紅茶

直江が去った後、倫子はしばらくその場に立ち尽くしていた。
ハッと我にかえった倫子は、バッグを持ってあわてて化粧室に駆け込んだ。
『こんな顔してちゃまずい』
もうすぐ歓迎会のメンバーが集まってくる。泣いてたりしたら、何を言われるかわからない。

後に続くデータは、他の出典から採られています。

<file path="src/rtl/tx_dma_pkg.sv">
package tx_dma_pkg;
  localparam int unsigned WORD_W   = 32;
  localparam int unsigned RA_W     = 5;
  localparam int unsigned LEN_W    = 16;
  localparam int unsigned LEN_LSB  = 16;
  localparam int unsigned MLEN_W   = 5;
  localparam int unsigned DESC_WDS = 4;

  localparam logic [RA_W-1:0] OFF_PTR   = 5'h00;
  localparam logic [RA_W-1:0] OFF_RUN   = 5'h04;
  localparam logic [RA_W-1:0] OFF_BURST = 5'h0C;
  localparam logic [RA_W-1:0] OFF_SWAP  = 5'h18;

  localparam logic [1:0] OWN_ENG = 2'd1;

  typedef enum logic [2:0] {
    S_IDLE, S_DREQ, S_DRD, S_CHECK, S_PREQ, S_PRD, S_DRAIN, S_WB
  } eng_st_e;

  function automatic logic [MLEN_W-1:0] burst_words(input logic [1:0] code);
    case (code)
      2'd0:    return 5'd4;
      2'd1:    return 5'd8;
      default: return 5'd16;
    endcase
  endfunction
endpackage

</file>
<file path="src/rtl/tx_dma_regs.sv">
module tx_dma_regs
  import tx_dma_pkg::*;
#(
  parameter int ADDR_W = 32
) (
  input  logic                clk_i,
  input  logic                rst_ni,
  input  logic                we_i,
  input  logic [RA_W-1:0]     addr_i,
  input  logic [WORD_W-1:0]   wdata_i,
  output logic [WORD_W-1:0]   rdata_o,
  input  logic                eng_idle_i,
  input  logic                ptr_upd_i,
  input  logic [ADDR_W-1:0]   ptr_nxt_i,
  input  logic                eng_end_i,
  output logic [ADDR_W-1:0]   ptr_o,
  output logic                run_o,
  output logic [1:0]          burst_o,
  output logic                swap_o
);
  logic [ADDR_W-1:0] ptr_q;
  logic              run_q;
  logic [1:0]        burst_q;
  logic              swap_q;

  always_ff @(posedge clk_i or negedge rst_ni) begin
    if (!rst_ni) begin
      ptr_q   <= '0;
      run_q   <= 1'b0;
      burst_q <= 2'd0;
      swap_q  <= 1'b0;
    end else begin
      if (ptr_upd_i)
        ptr_q <= ptr_nxt_i;
      else if (we_i && addr_i == OFF_PTR && !run_q && eng_idle_i)
        ptr_q <= wdata_i[ADDR_W-1:0];
      // engine stop wins over a same-cycle software start
      if (eng_end_i)
        run_q <= 1'b0;
      else if (we_i && addr_i == OFF_RUN)
        run_q <= wdata_i[0];
      if (we_i && addr_i == OFF_BURST) burst_q <= wdata_i[1:0];
      if (we_i && addr_i == OFF_SWAP)  swap_q  <= wdata_i[0];
    end
  end

  always_comb begin
    rdata_o = '0;
    case (addr_i)
      OFF_PTR:   rdata_o[ADDR_W-1:0] = ptr_q;
      OFF_RUN:   rdata_o[0]          = run_q;
      OFF_BURST: rdata_o[1:0]        = burst_q;
      OFF_SWAP:  rdata_o[0]          = swap_q;
      default:   rdata_o             = '0;
    endcase
  end

  assign ptr_o   = ptr_q;
  assign run_o   = run_q;
  assign burst_o = burst_q;
  assign swap_o  = swap_q;
endmodule

</file>
<file path="src/rtl/tx_dma_fifo.sv">
module tx_dma_fifo #(
  parameter int W     = 33,
  parameter int DEPTH = 16
) (
  input  logic                         clk_i,
  input  logic                         rst_ni,
  input  logic                         push_i,
  input  logic [W-1:0]                 pdata_i,
  input  logic                         pop_i,
  output logic [W-1:0]                 head_o,
  output logic                         empty_o,
  output logic [$clog2(DEPTH+1)-1:0]   count_o
);
  localparam int AW = $clog2(DEPTH);
  localparam int CW = $clog2(DEPTH + 1);

  logic [W-1:0]  mem_q [DEPTH];
  logic [AW-1:0] wr_q, rd_q;
  logic [CW-1:0] cnt_q;

  always_ff @(posedge clk_i) begin
    if (push_i) mem_q[wr_q] <= pdata_i;
  end

  always_ff @(posedge clk_i or negedge rst_ni) begin
    if (!rst_ni) begin
      wr_q  <= '0;
      rd_q  <= '0;
      cnt_q <= '0;
    end else begin
      if (push_i) wr_q <= (wr_q == AW'(DEPTH - 1)) ? '0 : wr_q + 1'b1;
      if (pop_i)  rd_q <= (rd_q == AW'(DEPTH - 1)) ? '0 : rd_q + 1'b1;
      case ({push_i, pop_i})
        2'b10:   cnt_q <= cnt_q + 1'b1;
        2'b01:   cnt_q <= cnt_q - 1'b1;
        default: cnt_q <= cnt_q;
      endcase
    end
  end

  assign head_o  = mem_q[rd_q];
  assign empty_o = (cnt_q == '0);
  assign count_o = cnt_q;
endmodule

</file>
<file path="src/rtl/tx_dma_engine.sv">
module tx_dma_engine
  import tx_dma_pkg::*;
#(
  parameter int ADDR_W     = 32,
  parameter int FIFO_DEPTH = 16
) (
  input  logic                              clk_i,
  input  logic                              rst_ni,
  input  logic                              run_i,
  input  logic [ADDR_W-1:0]                 ptr_i,
  input  logic [1:0]                        burst_i,
  input  logic                              swap_i,
  output logic                              mem_req_o,
  output logic                              mem_we_o,
  output logic [ADDR_W-1:0]                 mem_addr_o,
  output logic [MLEN_W-1:0]                 mem_len_o,
  output logic [WORD_W-1:0]                 mem_wdata_o,
  input  logic                              mem_gnt_i,
  input  logic                              mem_rvalid_i,
  input  logic [WORD_W-1:0]                 mem_rdata_i,
  input  logic [$clog2(FIFO_DEPTH+1)-1:0]   fifo_count_i,
  output logic                              push_o,
  output logic [WORD_W:0]                   push_data_o,
  output logic                              idle_o,
  output logic                              ptr_upd_o,
  output logic [ADDR_W-1:0]                 ptr_nxt_o,
  output logic                              end_o,
  output logic                              done_irq_o,
  output logic                              end_irq_o
);
  eng_st_e             st_q;
  logic [WORD_W-1:0]   stat_q;
  logic [ADDR_W-1:0]   next_q, cur_q;
  logic [LEN_W-1:0]    rem_q;
  logic [MLEN_W-1:0]   beat_q;
  logic [1:0]          bidx_q;
  logic                done_q, end_q;

  logic [MLEN_W-1:0]   bw, blen;
  logic                room_ok, owned;
  logic [WORD_W-1:0]   swapped;

  for (genvar b = 0; b < 4; b++) begin : g_swap
    assign swapped[8*b +: 8] = mem_rdata_i[8*(3-b) +: 8];
  end

  assign bw      = burst_words(burst_i);
  assign blen    = (rem_q < {{(LEN_W-MLEN_W){1'b0}}, bw}) ? rem_q[MLEN_W-1:0] : bw;
  assign room_ok = (FIFO_DEPTH - int'(fifo_count_i)) >= int'(blen);
  assign owned   = (stat_q[1:0] == OWN_ENG);

  always_comb begin
    mem_req_o   = 1'b0;
    mem_we_o    = 1'b0;
    mem_addr_o  = ptr_i;
    mem_len_o   = MLEN_W'(DESC_WDS);
    mem_wdata_o = '0;
    case (st_q)
      S_DREQ: mem_req_o = 1'b1;
      S_PREQ: begin
        mem_req_o  = room_ok;
        mem_addr_o = cur_q;
        mem_len_o  = blen;
      end
      S_WB: begin
        mem_req_o   = 1'b1;
        mem_we_o    = 1'b1;
        mem_len_o   = 5'd1;
        mem_wdata_o = {stat_q[WORD_W-1:2], 2'b00};
      end
      default: ;
    endcase
  end

  always_ff @(posedge clk_i or negedge rst_ni) begin
    if (!rst_ni) begin
      st_q   <= S_IDLE;
      stat_q <= '0;
      next_q <= '0;
      cur_q  <= '0;
      rem_q  <= '0;
      beat_q <= '0;
      bidx_q <= '0;
      done_q <= 1'b0;
      end_q  <= 1'b0;
    end else begin
      done_q <= 1'b0;
      end_q  <= 1'b0;
      case (st_q)
        S_IDLE: if (run_i) st_q <= S_DREQ;
        S_DREQ: if (mem_gnt_i) begin
          bidx_q <= '0;
          st_q   <= S_DRD;
        end
        S_DRD: if (mem_rvalid_i) begin
          case (bidx_q)
            2'd0:    stat_q <= mem_rdata_i;
            2'd1:    next_q <= mem_rdata_i[ADDR_W-1:0];
            2'd2:    cur_q  <= mem_rdata_i[ADDR_W-1:0];
            default: ;
          endcase
          bidx_q <= bidx_q + 2'd1;
          if (bidx_q == 2'd3) st_q <= S_CHECK;
        end
        S_CHECK: begin
          if (!owned) begin
            end_q <= 1'b1;
            st_q  <= S_IDLE;
          end else begin
            rem_q <= stat_q[LEN_LSB +: LEN_W];
            st_q  <= (stat_q[LEN_LSB +: LEN_W] == '0) ? S_WB : S_PREQ;
          end
        end
        S_PREQ: if (room_ok && mem_gnt_i) begin
          beat_q <= blen;
          rem_q  <= rem_q - {{(LEN_W-MLEN_W){1'b0}}, blen};
          cur_q  <= cur_q + ADDR_W'({blen, 2'b00});
          st_q   <= S_PRD;
        end
        S_PRD: if (mem_rvalid_i) begin
          beat_q <= beat_q - 5'd1;
          if (beat_q == 5'd1) st_q <= (rem_q == '0) ? S_DRAIN : S_PREQ;
        end
        S_DRAIN: if (fifo_count_i == '0) st_q <= S_WB;
        S_WB: if (mem_gnt_i) begin
          done_q <= 1'b1;
          st_q   <= S_IDLE;
        end
        default: st_q <= S_IDLE;
      endcase
    end
  end

  assign push_o      = (st_q == S_PRD) && mem_rvalid_i;
  assign push_data_o = {(rem_q == '0) && (beat_q == 5'd1), swap_i ? swapped : mem_rdata_i};
  assign idle_o      = (st_q == S_IDLE);
  assign ptr_upd_o   = (st_q == S_WB) && mem_gnt_i;
  assign ptr_nxt_o   = next_q;
  assign end_o       = (st_q == S_CHECK) && !owned;
  assign done_irq_o  = done_q;
  assign end_irq_o   = end_q;
endmodule

</file>
<file path="src/rtl/tx_dma_chan.sv">
module tx_dma_chan
  import tx_dma_pkg::*;
#(
  parameter int ADDR_W     = 32,
  parameter int FIFO_DEPTH = 16
) (
  input  logic                clk_i,
  input  logic                rst_ni,
  input  logic                reg_we_i,
  input  logic [4:0]          reg_addr_i,
  input  logic [31:0]         reg_wdata_i,
  output logic [31:0]         reg_rdata_o,
  output logic                mem_req_o,
  output logic                mem_we_o,
  output logic [ADDR_W-1:0]   mem_addr_o,
  output logic [4:0]          mem_len_o,
  output logic [31:0]         mem_wdata_o,
  input  logic                mem_gnt_i,
  input  logic                mem_rvalid_i,
  input  logic [31:0]         mem_rdata_i,
  output logic                tx_valid_o,
  input  logic                tx_ready_i,
  output logic [31:0]         tx_data_o,
  output logic                tx_last_o,
  output logic                done_irq_o,
  output logic                end_irq_o
);
  localparam int CW = $clog2(FIFO_DEPTH + 1);

  logic [ADDR_W-1:0] ptr, ptr_nxt;
  logic              run_q, swap, eng_idle, ptr_upd, eng_end;
  logic [1:0]        burst;
  logic              push, fifo_empty;
  logic [WORD_W:0]   push_data, head;
  logic [CW-1:0]     fifo_count;

  tx_dma_regs #(.ADDR_W(ADDR_W)) u_regs (
    .clk_i      (clk_i),
    .rst_ni     (rst_ni),
    .we_i       (reg_we_i),
    .addr_i     (reg_addr_i),
    .wdata_i    (reg_wdata_i),
    .rdata_o    (reg_rdata_o),
    .eng_idle_i (eng_idle),
    .ptr_upd_i  (ptr_upd),
    .ptr_nxt_i  (ptr_nxt),
    .eng_end_i  (eng_end),
    .ptr_o      (ptr),
    .run_o      (run_q),
    .burst_o    (burst),
    .swap_o     (swap)
  );

  tx_dma_engine #(.ADDR_W(ADDR_W), .FIFO_DEPTH(FIFO_DEPTH)) u_eng (
    .clk_i        (clk_i),
    .rst_ni       (rst_ni),
    .run_i        (run_q),
    .ptr_i        (ptr),
    .burst_i      (burst),
    .swap_i       (swap),
    .mem_req_o    (mem_req_o),
    .mem_we_o     (mem_we_o),
    .mem_addr_o   (mem_addr_o),
    .mem_len_o    (mem_len_o),
    .mem_wdata_o  (mem_wdata_o),
    .mem_gnt_i    (mem_gnt_i),
    .mem_rvalid_i (mem_rvalid_i),
    .mem_rdata_i  (mem_rdata_i),
    .fifo_count_i (fifo_count),
    .push_o       (push),
    .push_data_o  (push_data),
    .idle_o       (eng_idle),
    .ptr_upd_o    (ptr_upd),
    .ptr_nxt_o    (ptr_nxt),
    .end_o        (eng_end),
    .done_irq_o   (done_irq_o),
    .end_irq_o    (end_irq_o)
  );

  tx_dma_fifo #(.W(WORD_W + 1), .DEPTH(FIFO_DEPTH)) u_fifo (
    .clk_i   (clk_i),
    .rst_ni  (rst_ni),
    .push_i  (push),
    .pdata_i (push_data),
    .pop_i   (tx_valid_o && tx_ready_i),
    .head_o  (head),
    .empty_o (fifo_empty),
    .count_o (fifo_count)
  );

  assign tx_valid_o = !fifo_empty;
  assign tx_data_o  = head[WORD_W-1:0];
  assign tx_last_o  = head[WORD_W];
endmodule

</file>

化粧を直すと、まだ目は赤いもののなんとかごまかせそうだった。
化粧室を出ると、店内が妙に静か。
クラシックだろうかBGMが流れている。
交わされる会話もそんなに大きくなく、静かな空間だった。
。。。やばっ。私ったら、さっき興奮して大きな声出してたんじゃないかな。
どう思われただろう。私は泣いちゃってたし。。。
気のせいかもしれないが、ほかの客からの視線を感じるような気がした。
居づらいなぁと思いながら、出るわけにもいかず、倫子はまた腰掛けた。

「紅茶、入れ直しましょうか?」
ウェイトレスの女の子が微笑みながら聞いてきた。
「え、でも。。。」
「遠慮なくどうぞ」
カウンターの中からマスターの声がした。
「それじゃお願いします」

しばらくして紅茶が運ばれてきた。紅茶のいい香りが倫子を包む。
ケーキはもう食べる気がしなかった。あまり。。。食欲がない。
ケーキセットなんて勢いで頼んだだけだった。
直江先生がいるとは思わなかったし、話したこともあんまりなかったし。
第一とっつきにくい、あの先生。
それに、あんなこと言われるなんて。
倫子にしてみれば落ち込みそうなことを何度も言われたような気がする。

。。。紅茶もらってよかったな。だいぶ落ち着いてきたみたい。

店をでるとき、倫子はマスターに礼を言った。
「ありがとうございました」
「落ち着きましたか」
「はい」
「紅茶は精神安定剤なんですよ」
そういってマスターは微笑んだ。

あの場面見たときに「声が大きいよ」と突っ込みました。ラルジェネメインのストーリー。確かマスターいたよね。